Copy out the entries exactly, from the first line to the last.

━━ EXTRACTED INFORMATION

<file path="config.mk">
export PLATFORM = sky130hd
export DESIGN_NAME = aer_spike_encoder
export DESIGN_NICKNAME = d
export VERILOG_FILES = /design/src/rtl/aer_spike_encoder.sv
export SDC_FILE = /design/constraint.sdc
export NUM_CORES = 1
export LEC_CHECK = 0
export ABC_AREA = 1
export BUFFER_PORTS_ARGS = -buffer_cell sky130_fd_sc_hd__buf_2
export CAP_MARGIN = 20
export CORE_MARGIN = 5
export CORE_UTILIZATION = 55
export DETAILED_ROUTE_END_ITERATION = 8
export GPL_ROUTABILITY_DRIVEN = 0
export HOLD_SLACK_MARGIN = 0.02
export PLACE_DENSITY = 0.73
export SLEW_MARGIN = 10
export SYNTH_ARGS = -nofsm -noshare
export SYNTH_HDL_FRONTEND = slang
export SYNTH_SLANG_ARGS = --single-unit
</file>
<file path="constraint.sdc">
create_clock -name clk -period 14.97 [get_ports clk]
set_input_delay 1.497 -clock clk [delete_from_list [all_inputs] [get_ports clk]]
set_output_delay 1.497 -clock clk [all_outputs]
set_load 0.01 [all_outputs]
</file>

━━━━

* TASK RESPONSE *
<file path="config.mk">
export PLATFORM = sky130hd
export DESIGN_NAME = aer_spike_encoder
export DESIGN_NICKNAME = d
export VERILOG_FILES = /design/src/rtl/aer_spike_encoder.sv
export SDC_FILE = /design/constraint.sdc
export NUM_CORES = 1
export LEC_CHECK = 0
export ABC_AREA = 1
export BUFFER_PORTS_ARGS = -buffer_cell sky130_fd_sc_hd__buf_2
export CAP_MARGIN = 20
export CORE_MARGIN = 5
export CORE_UTILIZATION = 55
export DETAILED_ROUTE_END_ITERATION = 8
export GPL_ROUTABILITY_DRIVEN = 0
export HOLD_SLACK_MARGIN = 0.02
export PLACE_DENSITY = 0.73
export SLEW_MARGIN = 10
export SYNTH_ARGS = -nofsm -noshare
export SYNTH_HDL_FRONTEND = slang
export SYNTH_SLANG_ARGS = --single-unit
</file>
<file path="constraint.sdc">
create_clock -name clk -period 14.97 [get_ports clk]
set_input_delay 1.497 -clock clk [delete_from_list [all_inputs] [get_ports clk]]
set_output_delay 1.497 -clock clk [all_outputs]
set_load 0.01 [all_outputs]
</file>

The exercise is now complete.